FIG. 76.

The oldest and commonest form is the Diggle’s chain motion illustrated at [Fig. 76]. The number of boxes used in this motion is either 2, 3, or 4. It would be possible to use more, but it is not usually done with this arrangement for operating them. A lever, AC, is centred at C ([Fig. 76]), and the friction bowl B on this lever is moved upwards by a chain, composed of links fastened together on pins, which work round a barrel, D. These links are of different sizes, according to the number of boxes used. The smallest link leaves the top box in a line with the shuttle-race, and the other links are of such a size as to raise either the second, third, or fourth boxes (assuming that there are four) into this position. The general method is to raise the boxes one at a time, and drop them all together, but this is not compulsory. It will be seen that the motion of the boxes is not positive downwards—that is, the boxes drop by their own weight, and are not mechanically forced down, as in Wright Shaw’s or Whitesmith’s motions—and it will be well understood that there will thus be a limit to the speed at which the loom can be run. The method of turning the barrel D which carries the chain is as follows. A wheel, E, on the crank-shaft drives a larger wheel, F, above it. On the face of this wheel, F, is a rim and two projections, PP, or, it may be, only one projection. These projections or pins gear into the star wheel G, which is fastened to the barrel carrying the chain, and therefore when the star wheel is turned one tooth, or one-eighth of a revolution, it will move the chain a space of one link. The wheel E on the crank-shaft often has one-fourth the number of teeth contained in the wheel F; therefore, if there are two pins or projections, PP, in the circumference, the star wheel will be moved one tooth every two picks, and the boxes may be changed so often by making the chain accordingly. The lever M, which is centred at R, has the boxes attached to one end, and the other end may be pressed down by the foot when it is required to lift the boxes for any purpose when the loom is stopped. Supposing the wheel E to have 15 teeth and F 60 teeth, if there are two projections, PP, on the face of F, the shuttle may be changed every two picks, but if there is only one projection or pin, there may be a change every four, or a multiple of four picks.

The chief disadvantage of this motion in the form given at [Fig. 76] is that the chain becomes very cumbersome if a long pattern is required. To obviate this, the projections PP are, in an improved motion, made so that they can be withdrawn from gear with the star wheel. This is effected by a clutch motion which is subsequently described in connection with the “pick-and-pick loom.” With this improvement, each link in the chain may be made to represent any number of picks, the number being regulated by a small chain of metal cards, and thus larger patterns may be made without the long heavy chains which are required in the ordinary “Diggle.”

The Diggle’s chain principle, although suitable for some types of looms, is not an ideal motion, as the downward movement of the boxes is negative.

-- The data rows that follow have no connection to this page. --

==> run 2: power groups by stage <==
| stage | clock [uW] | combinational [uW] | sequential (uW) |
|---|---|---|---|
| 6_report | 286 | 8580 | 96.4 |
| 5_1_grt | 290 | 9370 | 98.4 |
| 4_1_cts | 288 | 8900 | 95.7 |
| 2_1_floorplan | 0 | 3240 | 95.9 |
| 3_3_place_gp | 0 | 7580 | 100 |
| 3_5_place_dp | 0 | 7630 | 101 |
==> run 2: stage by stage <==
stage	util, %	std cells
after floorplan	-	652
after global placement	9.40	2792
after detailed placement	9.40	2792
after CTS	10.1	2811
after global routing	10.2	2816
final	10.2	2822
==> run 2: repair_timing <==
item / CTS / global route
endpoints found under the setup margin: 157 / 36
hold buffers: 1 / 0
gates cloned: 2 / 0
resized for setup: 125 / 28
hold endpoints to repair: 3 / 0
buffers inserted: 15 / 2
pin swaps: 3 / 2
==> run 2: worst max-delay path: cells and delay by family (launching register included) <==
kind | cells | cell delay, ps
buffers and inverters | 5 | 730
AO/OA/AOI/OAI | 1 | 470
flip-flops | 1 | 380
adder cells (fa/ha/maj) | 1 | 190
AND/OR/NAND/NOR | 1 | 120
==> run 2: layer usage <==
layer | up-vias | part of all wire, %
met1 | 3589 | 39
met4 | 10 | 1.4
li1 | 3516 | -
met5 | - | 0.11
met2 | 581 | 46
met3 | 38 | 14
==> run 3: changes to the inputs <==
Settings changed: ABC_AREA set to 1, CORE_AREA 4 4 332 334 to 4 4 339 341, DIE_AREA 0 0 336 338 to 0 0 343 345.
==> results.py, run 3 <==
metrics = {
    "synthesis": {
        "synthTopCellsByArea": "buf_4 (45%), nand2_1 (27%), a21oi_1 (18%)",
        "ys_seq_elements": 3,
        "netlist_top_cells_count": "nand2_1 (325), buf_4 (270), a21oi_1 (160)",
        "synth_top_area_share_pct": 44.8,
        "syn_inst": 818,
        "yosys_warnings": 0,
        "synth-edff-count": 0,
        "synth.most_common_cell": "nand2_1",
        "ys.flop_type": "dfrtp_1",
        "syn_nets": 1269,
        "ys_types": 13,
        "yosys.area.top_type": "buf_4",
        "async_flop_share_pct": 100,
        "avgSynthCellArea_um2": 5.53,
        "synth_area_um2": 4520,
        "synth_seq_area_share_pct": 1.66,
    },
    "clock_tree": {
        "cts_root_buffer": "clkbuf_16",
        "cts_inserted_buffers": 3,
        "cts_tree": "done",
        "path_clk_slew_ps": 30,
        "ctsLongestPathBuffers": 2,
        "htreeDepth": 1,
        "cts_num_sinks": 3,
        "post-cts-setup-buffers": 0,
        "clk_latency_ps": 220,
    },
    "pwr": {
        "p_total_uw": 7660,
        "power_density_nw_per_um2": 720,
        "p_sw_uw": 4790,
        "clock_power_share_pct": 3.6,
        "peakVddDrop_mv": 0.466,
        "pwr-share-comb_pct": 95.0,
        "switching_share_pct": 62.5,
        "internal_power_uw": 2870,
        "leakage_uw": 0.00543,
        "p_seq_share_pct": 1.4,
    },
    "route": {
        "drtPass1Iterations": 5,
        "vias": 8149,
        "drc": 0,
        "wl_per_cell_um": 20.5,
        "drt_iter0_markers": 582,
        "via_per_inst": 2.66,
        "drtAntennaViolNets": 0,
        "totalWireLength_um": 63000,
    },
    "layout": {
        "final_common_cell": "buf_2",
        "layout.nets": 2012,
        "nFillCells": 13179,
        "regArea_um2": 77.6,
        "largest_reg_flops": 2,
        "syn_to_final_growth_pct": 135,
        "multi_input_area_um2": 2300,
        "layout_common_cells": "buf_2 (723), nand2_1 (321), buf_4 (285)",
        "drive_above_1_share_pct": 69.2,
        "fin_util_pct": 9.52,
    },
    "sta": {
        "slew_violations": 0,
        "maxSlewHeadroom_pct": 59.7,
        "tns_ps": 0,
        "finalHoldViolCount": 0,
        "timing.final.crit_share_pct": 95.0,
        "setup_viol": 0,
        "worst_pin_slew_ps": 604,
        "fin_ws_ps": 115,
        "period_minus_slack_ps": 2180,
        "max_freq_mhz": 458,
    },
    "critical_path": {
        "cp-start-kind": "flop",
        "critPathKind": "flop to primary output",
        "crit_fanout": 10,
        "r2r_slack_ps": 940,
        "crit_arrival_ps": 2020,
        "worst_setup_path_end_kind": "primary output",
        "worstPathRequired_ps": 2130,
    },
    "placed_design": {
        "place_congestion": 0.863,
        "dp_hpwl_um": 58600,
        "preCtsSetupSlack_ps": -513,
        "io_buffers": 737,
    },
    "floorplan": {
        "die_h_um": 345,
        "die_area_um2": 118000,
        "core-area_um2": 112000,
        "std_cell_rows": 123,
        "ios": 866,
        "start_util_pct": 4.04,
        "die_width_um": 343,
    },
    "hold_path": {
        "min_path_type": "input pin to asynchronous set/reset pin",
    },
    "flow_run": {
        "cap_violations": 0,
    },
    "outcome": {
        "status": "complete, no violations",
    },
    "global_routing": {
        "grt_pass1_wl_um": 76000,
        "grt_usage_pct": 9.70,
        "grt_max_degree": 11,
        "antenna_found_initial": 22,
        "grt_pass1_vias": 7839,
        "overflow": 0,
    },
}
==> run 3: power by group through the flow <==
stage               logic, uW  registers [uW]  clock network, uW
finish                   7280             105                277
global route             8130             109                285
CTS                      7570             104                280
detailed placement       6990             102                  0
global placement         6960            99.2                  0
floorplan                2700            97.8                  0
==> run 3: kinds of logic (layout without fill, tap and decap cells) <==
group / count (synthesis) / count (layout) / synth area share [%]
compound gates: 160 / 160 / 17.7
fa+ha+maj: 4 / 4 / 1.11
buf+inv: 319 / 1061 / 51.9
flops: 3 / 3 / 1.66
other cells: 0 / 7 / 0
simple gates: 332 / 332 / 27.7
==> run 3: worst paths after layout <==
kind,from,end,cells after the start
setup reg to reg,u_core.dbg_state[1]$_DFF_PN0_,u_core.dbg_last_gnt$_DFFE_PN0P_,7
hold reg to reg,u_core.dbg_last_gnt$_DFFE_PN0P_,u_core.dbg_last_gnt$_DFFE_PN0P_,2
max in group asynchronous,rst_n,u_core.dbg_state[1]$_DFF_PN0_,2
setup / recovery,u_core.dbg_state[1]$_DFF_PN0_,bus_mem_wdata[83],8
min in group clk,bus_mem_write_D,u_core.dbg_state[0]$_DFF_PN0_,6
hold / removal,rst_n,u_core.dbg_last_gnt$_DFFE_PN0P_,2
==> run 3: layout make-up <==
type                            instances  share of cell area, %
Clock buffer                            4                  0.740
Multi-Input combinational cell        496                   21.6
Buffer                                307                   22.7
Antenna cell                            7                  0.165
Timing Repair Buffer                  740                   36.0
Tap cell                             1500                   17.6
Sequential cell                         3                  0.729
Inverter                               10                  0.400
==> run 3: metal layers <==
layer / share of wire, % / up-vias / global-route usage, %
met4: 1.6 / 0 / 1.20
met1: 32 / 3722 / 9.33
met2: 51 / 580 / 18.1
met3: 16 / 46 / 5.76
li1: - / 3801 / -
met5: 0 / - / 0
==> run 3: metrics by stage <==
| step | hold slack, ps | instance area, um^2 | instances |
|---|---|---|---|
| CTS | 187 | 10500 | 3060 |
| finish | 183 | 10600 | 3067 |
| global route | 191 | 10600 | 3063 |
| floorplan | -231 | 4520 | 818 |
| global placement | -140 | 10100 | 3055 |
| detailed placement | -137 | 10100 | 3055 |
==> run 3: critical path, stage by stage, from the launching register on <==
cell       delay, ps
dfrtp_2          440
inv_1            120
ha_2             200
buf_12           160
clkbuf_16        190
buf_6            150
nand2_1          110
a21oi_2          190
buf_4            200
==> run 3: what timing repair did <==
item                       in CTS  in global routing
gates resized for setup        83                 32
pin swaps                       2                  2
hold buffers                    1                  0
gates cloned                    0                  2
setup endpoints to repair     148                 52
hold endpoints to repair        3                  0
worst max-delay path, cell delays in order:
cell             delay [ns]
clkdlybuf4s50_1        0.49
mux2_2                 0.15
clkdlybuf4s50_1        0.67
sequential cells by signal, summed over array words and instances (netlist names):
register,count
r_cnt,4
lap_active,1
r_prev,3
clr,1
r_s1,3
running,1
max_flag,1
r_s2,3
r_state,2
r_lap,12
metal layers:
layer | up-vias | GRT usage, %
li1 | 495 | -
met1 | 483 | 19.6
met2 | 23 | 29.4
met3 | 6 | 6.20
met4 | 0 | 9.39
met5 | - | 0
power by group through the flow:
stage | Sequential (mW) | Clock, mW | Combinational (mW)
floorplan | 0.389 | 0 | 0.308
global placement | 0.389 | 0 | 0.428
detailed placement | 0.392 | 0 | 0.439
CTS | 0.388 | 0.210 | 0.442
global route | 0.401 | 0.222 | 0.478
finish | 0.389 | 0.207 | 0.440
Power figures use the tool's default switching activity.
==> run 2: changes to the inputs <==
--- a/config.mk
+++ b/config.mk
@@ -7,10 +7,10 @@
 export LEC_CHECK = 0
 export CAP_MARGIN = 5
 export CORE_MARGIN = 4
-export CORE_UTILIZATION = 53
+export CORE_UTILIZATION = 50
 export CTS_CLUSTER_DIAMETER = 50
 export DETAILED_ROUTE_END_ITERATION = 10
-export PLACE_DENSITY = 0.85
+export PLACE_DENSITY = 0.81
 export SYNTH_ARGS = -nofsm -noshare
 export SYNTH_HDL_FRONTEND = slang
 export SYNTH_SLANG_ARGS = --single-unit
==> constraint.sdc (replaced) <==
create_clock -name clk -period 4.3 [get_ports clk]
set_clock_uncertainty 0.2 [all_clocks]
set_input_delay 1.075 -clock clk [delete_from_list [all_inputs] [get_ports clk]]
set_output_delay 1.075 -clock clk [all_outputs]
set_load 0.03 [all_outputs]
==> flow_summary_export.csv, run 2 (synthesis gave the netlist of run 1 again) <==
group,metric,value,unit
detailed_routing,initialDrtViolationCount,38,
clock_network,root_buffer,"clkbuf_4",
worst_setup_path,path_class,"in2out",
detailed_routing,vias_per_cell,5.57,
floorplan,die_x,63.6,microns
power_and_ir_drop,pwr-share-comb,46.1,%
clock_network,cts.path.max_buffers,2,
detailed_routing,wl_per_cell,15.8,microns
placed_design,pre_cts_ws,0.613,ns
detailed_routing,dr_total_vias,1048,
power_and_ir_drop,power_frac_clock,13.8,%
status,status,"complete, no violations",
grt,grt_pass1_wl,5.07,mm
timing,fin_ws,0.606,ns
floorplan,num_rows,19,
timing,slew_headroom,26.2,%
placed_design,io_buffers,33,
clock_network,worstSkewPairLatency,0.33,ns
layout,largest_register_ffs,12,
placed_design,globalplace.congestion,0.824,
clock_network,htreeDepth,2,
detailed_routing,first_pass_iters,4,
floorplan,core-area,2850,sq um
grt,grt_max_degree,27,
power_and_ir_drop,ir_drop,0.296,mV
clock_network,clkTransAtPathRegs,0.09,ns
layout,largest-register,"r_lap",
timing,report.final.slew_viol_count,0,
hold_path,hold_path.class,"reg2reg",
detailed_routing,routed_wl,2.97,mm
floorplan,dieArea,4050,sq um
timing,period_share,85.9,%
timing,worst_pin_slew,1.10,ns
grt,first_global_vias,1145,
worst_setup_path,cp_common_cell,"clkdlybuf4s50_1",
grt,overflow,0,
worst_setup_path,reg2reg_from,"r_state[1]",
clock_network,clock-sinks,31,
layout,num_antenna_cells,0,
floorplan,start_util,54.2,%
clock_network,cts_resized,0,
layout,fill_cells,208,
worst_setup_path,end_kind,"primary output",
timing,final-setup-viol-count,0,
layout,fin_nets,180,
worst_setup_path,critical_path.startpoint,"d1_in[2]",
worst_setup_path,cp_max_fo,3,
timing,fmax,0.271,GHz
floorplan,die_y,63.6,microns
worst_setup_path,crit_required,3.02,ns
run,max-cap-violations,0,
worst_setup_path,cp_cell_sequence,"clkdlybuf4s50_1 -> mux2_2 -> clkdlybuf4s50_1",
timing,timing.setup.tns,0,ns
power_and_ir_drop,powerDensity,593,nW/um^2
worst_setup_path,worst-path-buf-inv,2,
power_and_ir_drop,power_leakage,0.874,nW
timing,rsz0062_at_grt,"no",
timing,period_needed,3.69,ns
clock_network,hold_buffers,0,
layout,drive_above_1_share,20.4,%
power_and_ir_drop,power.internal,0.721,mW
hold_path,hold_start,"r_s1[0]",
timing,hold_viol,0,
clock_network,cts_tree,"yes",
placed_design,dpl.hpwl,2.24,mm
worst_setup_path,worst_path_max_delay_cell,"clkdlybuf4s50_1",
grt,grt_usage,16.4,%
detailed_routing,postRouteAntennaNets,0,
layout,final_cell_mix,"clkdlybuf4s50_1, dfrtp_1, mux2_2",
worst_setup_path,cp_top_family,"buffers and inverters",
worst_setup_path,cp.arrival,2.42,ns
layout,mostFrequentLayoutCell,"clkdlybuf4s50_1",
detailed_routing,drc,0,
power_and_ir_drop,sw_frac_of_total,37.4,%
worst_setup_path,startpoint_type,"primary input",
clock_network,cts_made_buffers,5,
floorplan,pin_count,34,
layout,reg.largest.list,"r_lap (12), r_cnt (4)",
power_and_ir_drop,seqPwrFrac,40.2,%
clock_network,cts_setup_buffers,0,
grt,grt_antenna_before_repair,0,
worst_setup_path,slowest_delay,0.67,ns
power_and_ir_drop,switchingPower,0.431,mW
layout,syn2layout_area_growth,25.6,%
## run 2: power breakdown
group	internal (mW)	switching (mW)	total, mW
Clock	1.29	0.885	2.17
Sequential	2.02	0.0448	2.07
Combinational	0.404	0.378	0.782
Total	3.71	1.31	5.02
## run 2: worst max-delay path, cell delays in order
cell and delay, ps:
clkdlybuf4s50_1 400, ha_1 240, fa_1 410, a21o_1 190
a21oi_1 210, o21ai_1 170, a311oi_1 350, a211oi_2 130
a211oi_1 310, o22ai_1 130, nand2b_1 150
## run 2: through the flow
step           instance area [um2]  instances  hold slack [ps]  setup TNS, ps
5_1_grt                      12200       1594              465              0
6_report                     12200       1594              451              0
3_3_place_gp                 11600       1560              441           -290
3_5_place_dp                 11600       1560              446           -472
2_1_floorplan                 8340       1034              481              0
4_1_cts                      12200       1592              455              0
[config.mk]
export PLATFORM = sky130hd
export DESIGN_NAME = sim_run_ctrl
export DESIGN_NICKNAME = d
export VERILOG_FILES = /design/src/rtl/sim_run_ctrl.sv
export SDC_FILE = /design/constraint.sdc
export NUM_CORES = 1
export LEC_CHECK = 0
export ABC_AREA = 1
export CORE_ASPECT_RATIO = 1.2
export CORE_MARGIN = 3
export CORE_UTILIZATION = 46
export DETAILED_ROUTE_END_ITERATION = 10
export PLACE_DENSITY = 0.94
export SLEW_MARGIN = 20
export SYNTH_ARGS = -nofsm -noshare
export SYNTH_HDL_FRONTEND = slang
export SYNTH_SLANG_ARGS = --single-unit
export TNS_END_PERCENT = 30
[constraint.sdc]
create_clock -name CLK -period 4.05 [get_ports CLK]
set_clock_uncertainty 0.2 [all_clocks]
set_input_delay 0.81 -clock CLK [delete_from_list [all_inputs] [get_ports CLK]]
set_output_delay 0.81 -clock CLK [all_outputs]
set_load 0.02 [all_outputs]
`src/rtl/bit_entry_debouncer.sv`:
```
// Pushbutton/switch front end: synchronizes both raw inputs, debounces the button
// and emits one captured switch bit with a one-cycle strobe per accepted press.
// Optional macro HISTORY_EN adds an 8-bit shift register of accepted bits (bit 0 newest).
module bit_entry_debouncer #(
  parameter int SYNC_STAGES     = 2,
  parameter int DEBOUNCE_CYCLES = 50000,
  parameter int CNT_W           = 16
) (
  input  logic       clk,
  input  logic       rst,
  input  logic       ena,
  input  logic       btn_raw,
  input  logic       sw_raw,
  output logic       sig_to_test,
  output logic       sig_valid,
  output logic       btn_held
`ifdef HISTORY_EN
  ,
  output logic [7:0] history
`endif
);

  typedef enum logic [1:0] {IDLE, PRESS_DB, PRESSED, RELEASE_DB} state_t;

  localparam logic [CNT_W-1:0] CNT_LAST = CNT_W'(DEBOUNCE_CYCLES - 1);

  state_t                 state_q, state_d;
  logic [SYNC_STAGES-1:0] btn_sync_q, btn_sync_d;
  logic [SYNC_STAGES-1:0] sw_sync_q, sw_sync_d;
  logic [CNT_W-1:0]       cnt_q, cnt_d;
  logic                   bit_q, bit_d;
  logic                   valid_q, valid_d;
  logic                   btn_s, sw_s, cnt_done;
`ifdef HISTORY_EN
  logic [7:0]             history_q, history_d;
`endif

  assign btn_s    = btn_sync_q[SYNC_STAGES-1];
  assign sw_s     = sw_sync_q[SYNC_STAGES-1];
  assign btn_sync_d = {btn_sync_q[SYNC_STAGES-2:0], btn_raw};
  assign sw_sync_d  = {sw_sync_q[SYNC_STAGES-2:0], sw_raw};
  // Compare with >= so the counter saturates instead of wrapping.
  assign cnt_done = (cnt_q >= CNT_LAST);

  always_ff @(posedge clk or negedge rst) begin
    if (!rst) begin
      state_q    <= IDLE;
      btn_sync_q <= '0;
      sw_sync_q  <= '0;
      cnt_q      <= '0;
      bit_q      <= 1'b0;
      valid_q    <= 1'b0;
`ifdef HISTORY_EN
      history_q  <= '0;
`endif
    end else begin
      state_q    <= state_d;
      btn_sync_q <= btn_sync_d;
      sw_sync_q  <= sw_sync_d;
      cnt_q      <= cnt_d;
      bit_q      <= bit_d;
      valid_q    <= valid_d;
`ifdef HISTORY_EN
      history_q  <= history_d;
`endif
    end
  end

  always_comb begin
    state_d = state_q;
    cnt_d   = cnt_q;
    bit_d   = bit_q;
    valid_d = 1'b0;
    if (!ena) begin
      state_d = IDLE;
      cnt_d   = '0;
    end else begin
      case (state_q)
        IDLE: begin
          if (btn_s) begin
            state_d = PRESS_DB;
            cnt_d   = '0;
          end
        end
        PRESS_DB: begin
          // A low sample wins even on the final count cycle.
          if (!btn_s) begin
            state_d = IDLE;
          end else if (cnt_done) begin
            state_d = PRESSED;
            bit_d   = sw_s;
            valid_d = 1'b1;
          end else begin
            cnt_d = cnt_q + CNT_W'(1);
          end
        end
        PRESSED: begin
          if (!btn_s) begin
            state_d = RELEASE_DB;
            cnt_d   = '0;
          end
        end
        RELEASE_DB: begin
          if (btn_s) begin
            state_d = PRESSED;
          end else if (cnt_done) begin
            state_d = IDLE;
          end else begin
            cnt_d = cnt_q + CNT_W'(1);
          end
        end
        default: state_d = IDLE;
      endcase
    end
  end

`ifdef HISTORY_EN
  always_comb begin
    history_d = history_q;
    if (valid_d) history_d = {history_q[6:0], sw_s};
  end
`endif

  always_comb begin
    sig_to_test = bit_q;
    sig_valid   = valid_q;
    btn_held    = (state_q == PRESSED) || (state_q == RELEASE_DB);
`ifdef HISTORY_EN
    history     = history_q;
`endif
  end

endmodule
```
`config.mk`:
```
export PLATFORM = sky130hd
export DESIGN_NAME = bit_entry_debouncer
export DESIGN_NICKNAME = d
export VERILOG_FILES = /design/src/rtl/bit_entry_debouncer.sv
export SDC_FILE = /design/constraint.sdc
export NUM_CORES = 1
export LEC_CHECK = 0
export CORE_ASPECT_RATIO = 0.75
export CORE_MARGIN = 4
export CORE_UTILIZATION = 35
export CTS_BUF_LIST = sky130_fd_sc_hd__clkbuf_4
export CTS_CLUSTER_DIAMETER = 50
export DETAILED_ROUTE_END_ITERATION = 6
export PLACE_DENSITY_LB_ADDON = 0.08
export SLEW_MARGIN = 20
export SYNTH_ARGS = -nofsm -noshare
export SYNTH_HDL_FRONTEND = slang
export SYNTH_SLANG_ARGS = --single-unit
```
`constraint.sdc`:
```
create_clock -name clk -period 4.6 [get_ports clk]
set_input_delay 0.92 -clock clk [delete_from_list [all_inputs] [get_ports clk]]
set_output_delay 0.92 -clock clk [all_outputs]
set_load 0.02 [all_outputs]
```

The boxes have nothing to force them down but their own weight and the weight of the levers connected with them, and this necessitates the loom being run at a slower speed than is the case with some of the positive drop-box motions. Of this latter kind Wright Shaw’s motion is one of a great variety of different types, and has been in use for a long time.

WRIGHT SHAW’S DROP-BOX.

The principle of this motion will be understood from the diagram, [Fig. 77]. The essential feature of this invention is a forked rack, G, suspended from the free end of a treadle lever, E, fulcrumed at F, and carrying a bowl or runner, D, near the centre. At one end of the second motion or picking shaft, A, of the loom, are two cams, B and C, either of which may be brought underneath the treadle bowl at will, so as to raise the treadle and forked rack once during each revolution of the picking shaft, corresponding to two picks. Passing midway between the two prongs, H, H′, of the fork is a short shaft, upon which are secured two toothed wheels, I and J. Wheel I is so placed that the teeth on either side of the rack may be put into engagement with its teeth just before the fork rises, so as to turn the wheel in either direction; or the rack may occupy a neutral position when rising, in which event the wheel remains stationary. In any case, the racks are always clear of the wheel when descending. Immediately in front of wheel I is another similar wheel J, whose teeth are in permanent engagement with those of a rack, K (an extension, L, of which supports the shuttle-boxes, M). Thus, if rack H′ is put into gear with wheel I, boxes will be depressed as the rack rises; but if rack H operates, the boxes will be raised. One box, or two boxes, only, may be either raised or dropped at one change, according to which rack and which cam is put into operation. The smaller cam moves one box, and the larger cam two boxes, either up or down.

FIG. 77.